Floral shape and color impact heat accumulation and thermal stability of the floral microenvironment in a subalpine meadow.

Abstract

Premise: The floral thermal microenvironment impacts plant reproduction through its effects on gametophyte performance and plant-pollinator interactions. Color and shape are axes of floral variation that may mediate floral temperature because they affect the absorption and reflection of solar radiation, but their interactive effects are unclear. Additionally, near infrared (NIR) reflectance is important for organismal temperature, but the contribution of petal NIR reflectance to floral temperature has not been assessed.

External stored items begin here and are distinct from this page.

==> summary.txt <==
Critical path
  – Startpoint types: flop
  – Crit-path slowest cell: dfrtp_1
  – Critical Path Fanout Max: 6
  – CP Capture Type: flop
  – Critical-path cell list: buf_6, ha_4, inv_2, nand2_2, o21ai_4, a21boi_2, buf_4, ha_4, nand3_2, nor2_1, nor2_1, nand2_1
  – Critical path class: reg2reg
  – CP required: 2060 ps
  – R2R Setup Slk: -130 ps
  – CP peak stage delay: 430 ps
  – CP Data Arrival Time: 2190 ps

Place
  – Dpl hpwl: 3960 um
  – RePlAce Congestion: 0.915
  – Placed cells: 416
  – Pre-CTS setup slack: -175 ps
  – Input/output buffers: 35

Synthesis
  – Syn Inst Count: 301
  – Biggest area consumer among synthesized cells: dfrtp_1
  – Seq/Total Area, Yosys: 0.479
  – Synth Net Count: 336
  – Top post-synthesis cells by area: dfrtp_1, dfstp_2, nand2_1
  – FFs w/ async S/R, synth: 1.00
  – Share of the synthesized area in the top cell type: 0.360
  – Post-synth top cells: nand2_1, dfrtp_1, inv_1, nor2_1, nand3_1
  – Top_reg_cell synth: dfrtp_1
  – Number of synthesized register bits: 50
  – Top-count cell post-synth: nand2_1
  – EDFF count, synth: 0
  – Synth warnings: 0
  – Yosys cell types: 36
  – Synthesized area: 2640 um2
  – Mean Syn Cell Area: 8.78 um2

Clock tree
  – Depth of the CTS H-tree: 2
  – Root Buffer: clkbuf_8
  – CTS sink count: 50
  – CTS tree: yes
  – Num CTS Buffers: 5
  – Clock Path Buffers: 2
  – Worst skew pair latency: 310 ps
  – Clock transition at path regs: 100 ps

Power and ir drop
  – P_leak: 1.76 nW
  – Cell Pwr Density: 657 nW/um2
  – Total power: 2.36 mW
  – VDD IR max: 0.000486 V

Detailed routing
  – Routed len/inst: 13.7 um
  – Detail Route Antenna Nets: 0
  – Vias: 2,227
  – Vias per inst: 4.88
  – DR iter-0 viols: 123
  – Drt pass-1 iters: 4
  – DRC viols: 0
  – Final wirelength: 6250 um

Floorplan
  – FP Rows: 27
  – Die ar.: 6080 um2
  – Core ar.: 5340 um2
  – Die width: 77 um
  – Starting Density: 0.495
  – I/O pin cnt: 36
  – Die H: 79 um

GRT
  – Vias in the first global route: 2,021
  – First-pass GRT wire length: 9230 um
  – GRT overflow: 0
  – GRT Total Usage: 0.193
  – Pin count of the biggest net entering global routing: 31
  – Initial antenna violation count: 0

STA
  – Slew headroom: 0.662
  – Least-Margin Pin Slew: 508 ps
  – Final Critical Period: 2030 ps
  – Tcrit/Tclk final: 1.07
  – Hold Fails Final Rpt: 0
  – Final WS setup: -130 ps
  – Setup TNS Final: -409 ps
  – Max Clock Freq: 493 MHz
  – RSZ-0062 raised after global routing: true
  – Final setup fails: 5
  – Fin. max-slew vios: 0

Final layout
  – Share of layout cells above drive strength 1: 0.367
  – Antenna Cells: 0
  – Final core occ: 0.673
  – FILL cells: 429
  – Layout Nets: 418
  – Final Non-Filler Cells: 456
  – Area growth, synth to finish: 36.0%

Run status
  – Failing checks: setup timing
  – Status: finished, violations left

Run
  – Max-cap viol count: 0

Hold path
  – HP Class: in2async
--- src/rtl/mem_if_pkg.sv ---
`default_nettype none
// ============================================================================
// Module      : mem_if_pkg
// Description : Shared constants and request record for the 64-bit
//               single-cycle internal memory interface.
// Contents    : MEM_ADDR_W / MEM_DATA_W / MEM_BE_W widths, CMD_READ /
//               CMD_WRITE encodings, mem_req_t packed request record.
// Revision    : 1.0  initial release
// ============================================================================
package mem_if_pkg;

    localparam int MEM_ADDR_W = 18;
    localparam int MEM_DATA_W = 64;
    localparam int MEM_BE_W   = 8;

    localparam logic CMD_READ  = 1'b1;
    localparam logic CMD_WRITE = 1'b0;

    // Byte enables are active-low: a 0 bit writes that byte.
    typedef struct packed {
        logic                  cmd;
        logic [MEM_ADDR_W-1:0] addr;
        logic [MEM_BE_W-1:0]   be;
        logic [MEM_DATA_W-1:0] data;
    } mem_req_t;

endpackage
`default_nettype wire

--- src/rtl/sync_fifo.sv ---
`default_nettype none
// ============================================================================
// Module      : sync_fifo
// Description : Single-clock FIFO, power-of-two depth, show-ahead output
//               (dout is the head entry whenever empty is low).
// Ports       : CLK, RESET (async, active-low)
//               push/din  - write when not full (a push while full is dropped,
//                           even if a pop happens in the same cycle)
//               pop/dout  - remove head when not empty
//               full, empty, count (occupancy, log2(Depth)+1 bits)
// Revision    : 1.0  initial release
// ============================================================================
module sync_fifo #(
    parameter int Width = 8,
    parameter int Depth = 4
) (
    input  logic                     CLK,
    input  logic                     RESET,
    input  logic                     push,
    input  logic                     pop,
    input  logic [Width-1:0]         din,
    output logic [Width-1:0]         dout,
    output logic                     full,
    output logic                     empty,
    output logic [$clog2(Depth):0]   count
);

    localparam int AW = $clog2(Depth);
    localparam logic [AW-1:0] C_PTR_ONE = 1;
    localparam logic [AW:0]   C_CNT_ONE = 1;
    localparam logic [AW:0]   C_DEPTH   = Depth[AW:0];

    logic [Width-1:0] r_mem [Depth];
    logic [AW-1:0]    r_wptr;
    logic [AW-1:0]    r_rptr;
    logic [AW:0]      r_count;
    logic             w_do_push;
    logic             w_do_pop;

    assign full      = (r_count == C_DEPTH);
    assign empty     = (r_count == '0);
    assign count     = r_count;
    assign dout      = r_mem[r_rptr];
    assign w_do_push = push & ~full;
    assign w_do_pop  = pop & ~empty;

    // Storage needs no reset; validity is tracked by the pointers.
    always_ff @(posedge CLK) begin
        if (w_do_push) begin
            r_mem[r_wptr] <= din;
        end
    end

    always_ff @(posedge CLK or negedge RESET) begin
        if (!RESET) begin
            r_wptr  <= '0;
            r_rptr  <= '0;
            r_count <= '0;
        end else begin
            if (w_do_push) begin
                r_wptr <= r_wptr + C_PTR_ONE;
            end
            if (w_do_pop) begin
                r_rptr <= r_rptr + C_PTR_ONE;
            end
            case ({w_do_push, w_do_pop})
                2'b10:   r_count <= r_count + C_CNT_ONE;
                2'b01:   r_count <= r_count - C_CNT_ONE;
                default: r_count <= r_count;
            endcase
        end
    end

endmodule
`default_nettype wire

--- src/rtl/mem_initiator.sv ---
`default_nettype none
// ============================================================================
// Module      : mem_initiator
// Description : Requester port for the single-cycle internal memory bus.
//               Core requests are queued, issued strictly in order at up to
//               one per cycle, and read returns land in a response FIFO whose
//               free space is tracked by read credits.
// Ports       : CLK, RESET (async, active-low)
//               REQ_*  - core request valid/ready channel (cmd, addr,
//                        active-low BE, data, tag)
//               MEM_*  - memory strobe/command outputs, DRDY/DI/TI returns
//               RSP_*  - read response valid/ready channel (data, tag)
//               BUSY   - requests queued or reads not yet consumed
//               ERR    - sticky: DRDY seen with no read outstanding
// Revision    : 1.0  initial release
// ============================================================================
module mem_initiator
    import mem_if_pkg::*;
#(
    parameter int TagWidth = 21,
    parameter int ReqDepth = 4,
    parameter int RspDepth = 4
) (
    input  logic                   CLK,
    input  logic                   RESET,
    input  logic                   REQ_VALID,
    output logic                   REQ_READY,
    input  logic                   REQ_CMD,
    input  logic [MEM_ADDR_W-1:0]  REQ_ADDR,
    input  logic [MEM_BE_W-1:0]    REQ_BE,
    input  logic [MEM_DATA_W-1:0]  REQ_DATA,
    input  logic [TagWidth-1:0]    REQ_TAG,
    output logic                   MEM_ACT,
    output logic                   MEM_CMD,
    output logic [MEM_ADDR_W-1:0]  MEM_ADDR,
    output logic [MEM_BE_W-1:0]    MEM_BE,
    output logic [MEM_DATA_W-1:0]  MEM_DO,
    output logic [TagWidth-1:0]    MEM_TO,
    input  logic                   MEM_DRDY,
    input  logic [MEM_DATA_W-1:0]  MEM_DI,
    input  logic [TagWidth-1:0]    MEM_TI,
    output logic                   RSP_VALID,
    input  logic                   RSP_READY,
    output logic [MEM_DATA_W-1:0]  RSP_DATA,
    output logic [TagWidth-1:0]    RSP_TAG,
    output logic                   BUSY,
    output logic                   ERR
);

    localparam int REQ_W = $bits(mem_req_t) + TagWidth;
    localparam int RSP_W = MEM_DATA_W + TagWidth;
    localparam int CW    = $clog2(RspDepth) + 1;
    localparam logic [CW-1:0] C_CRED_MAX = RspDepth[CW-1:0];
    localparam logic [CW-1:0] C_CRED_ONE = 1;
    localparam logic [1:0]    C_MASK_INIT = 2'd2;

    // ------------------------------------------------------------------
    // Request FIFO
    // ------------------------------------------------------------------
    mem_req_t                      w_req_in;
    mem_req_t                      w_head;
    logic [TagWidth-1:0]           w_head_tag;
    logic [REQ_W-1:0]              w_req_din;
    logic [REQ_W-1:0]              w_req_dout;
    logic                          w_req_full;
    logic                          w_req_empty;
    logic [$clog2(ReqDepth):0]     w_req_count;
    logic                          w_req_push;
    logic                          w_issue;
    logic                          w_issue_rd;

    always_comb begin
        w_req_in.cmd  = REQ_CMD;
        w_req_in.addr = REQ_ADDR;
        w_req_in.be   = REQ_BE;
        w_req_in.data = REQ_DATA;
    end

    assign w_req_din              = {w_req_in, REQ_TAG};
    assign {w_head, w_head_tag}   = w_req_dout;
    assign REQ_READY              = ~w_req_full;
    assign w_req_push             = REQ_VALID & ~w_req_full;

    sync_fifo #(
        .Width (REQ_W),
        .Depth (ReqDepth)
    ) u_req_fifo (
        .CLK   (CLK),
        .RESET (RESET),
        .push  (w_req_push),
        .pop   (w_issue),
        .din   (w_req_din),
        .dout  (w_req_dout),
        .full  (w_req_full),
        .empty (w_req_empty),
        .count (w_req_count)
    );

    // ------------------------------------------------------------------
    // Issue: head goes out if it is a write or a read with a free credit.
    // A blocked head stalls everything behind it (strict in-order).
    // ------------------------------------------------------------------
    logic [CW-1:0] r_credits;

    assign w_issue    = ~w_req_empty & ((w_head.cmd == CMD_WRITE) | (r_credits != '0));
    assign w_issue_rd = w_issue & (w_head.cmd == CMD_READ);

    logic                  r_mem_act;
    logic                  r_mem_cmd;
    logic [MEM_ADDR_W-1:0] r_mem_addr;
    logic [MEM_BE_W-1:0]   r_mem_be;
    logic [MEM_DATA_W-1:0] r_mem_do;
    logic [TagWidth-1:0]   r_mem_to;

    // Non-strobe fields hold their last value when nothing issues.
    always_ff @(posedge CLK or negedge RESET) begin
        if (!RESET) begin
            r_mem_act  <= 1'b0;
            r_mem_cmd  <= CMD_WRITE;
            r_mem_addr <= '0;
            r_mem_be   <= '1;
            r_mem_do   <= '0;
            r_mem_to   <= '0;
        end else begin
            r_mem_act <= w_issue;
            if (w_issue) begin
                r_mem_cmd  <= w_head.cmd;
                r_mem_addr <= w_head.addr;
                r_mem_be   <= w_head.be;
                r_mem_do   <= w_head.data;
                r_mem_to   <= w_head_tag;
            end
        end
    end

    assign MEM_ACT  = r_mem_act;
    assign MEM_CMD  = r_mem_cmd;
    assign MEM_ADDR = r_mem_addr;
    assign MEM_BE   = r_mem_be;
    assign MEM_DO   = r_mem_do;
    assign MEM_TO   = r_mem_to;

    // ------------------------------------------------------------------
    // Return capture, startup mask, in-flight tracking, error flag
    // ------------------------------------------------------------------
    logic [1:0] r_mask;
    logic [1:0] r_inflight;
    logic       r_err;
    logic       w_mask_active;
    logic       w_capture;
    logic       w_spurious;
    logic       w_rsp_pop;
    logic       w_rsp_full;
    logic       w_rsp_empty;
    logic [$clog2(RspDepth):0] w_rsp_count;
    logic [RSP_W-1:0]          w_rsp_dout;

    // The mask swallows a return belonging to a read cut off by reset.
    assign w_mask_active = (r_mask != 2'd0);
    assign w_capture     = MEM_DRDY & ~w_mask_active & (r_inflight != 2'd0);
    assign w_spurious    = MEM_DRDY & ~w_mask_active & (r_inflight == 2'd0);
    assign w_rsp_pop     = ~w_rsp_empty & RSP_READY;

    always_ff @(posedge CLK or negedge RESET) begin
        if (!RESET) begin
            r_mask     <= C_MASK_INIT;
            r_inflight <= 2'd0;
            r_err      <= 1'b0;
            r_credits  <= C_CRED_MAX;
        end else begin
            if (w_mask_active) begin
                r_mask <= r_mask - 2'd1;
            end
            if (w_spurious) begin
                r_err <= 1'b1;
            end
            case ({w_issue_rd, w_capture})
                2'b10:   r_inflight <= r_inflight + 2'd1;
                2'b01:   r_inflight <= r_inflight - 2'd1;
                default: r_inflight <= r_inflight;
            endcase
            // Credits mirror free response slots not yet promised to a read.
            case ({w_issue_rd, w_rsp_pop})
                2'b10:   r_credits <= r_credits - C_CRED_ONE;
                2'b01:   r_credits <= (r_credits == C_CRED_MAX) ? r_credits
                                                                : r_credits + C_CRED_ONE;
                default: r_credits <= r_credits;
            endcase
        end
    end

    sync_fifo #(
        .Width (RSP_W),
        .Depth (RspDepth)
    ) u_rsp_fifo (
        .CLK   (CLK),
        .RESET (RESET),
        .push  (w_capture),
        .pop   (w_rsp_pop),
        .din   ({MEM_DI, MEM_TI}),
        .dout  (w_rsp_dout),
        .full  (w_rsp_full),
        .empty (w_rsp_empty),
        .count (w_rsp_count)
    );

    assign RSP_VALID           = ~w_rsp_empty;
    assign {RSP_DATA, RSP_TAG} = w_rsp_dout;
    assign BUSY                = ~w_req_empty | (r_credits != C_CRED_MAX);
    assign ERR                 = r_err;

    // Occupancy and response-full are informational only here.
    logic w_unused_ok;
    assign w_unused_ok = ^{w_req_count, w_rsp_count, w_rsp_full};

endmodule
`default_nettype wire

Methods: In a subalpine meadow during peak solar radiation, we continuously tracked temperature of the floral microenvironment and air temperature outside of flowers for species that differed in floral shape and dominant floral color (yellow vs. anthocyanic [pink, blue, red]). We related shape, color, surface area, and UV-NIR petal reflectance to floral temperature metrics.

Results: Flowers with exposed reproductive structures ("open") warmed more than those with concealed reproductive structures ("closed"), and this effect was strongest for yellow flowers. Closed flowers were more thermally stable than open flowers regardless of color. Open flowers with larger surface area also warmed more. NIR reflectance (700-900 nm) was strongly correlated with visible reflectance (500-700 nm), so its effect on floral temperature could not be isolated. However, closed flowers with stronger reflectance from 500 to 900 nm were cooler and more thermally stable.

Conclusions: Our results show that floral color, reflectance, and shape interact to influence the temperature of the floral microenvironment of our focal taxa. They provide a predictive framework for how floral traits may change across space and time in response to temperature variation.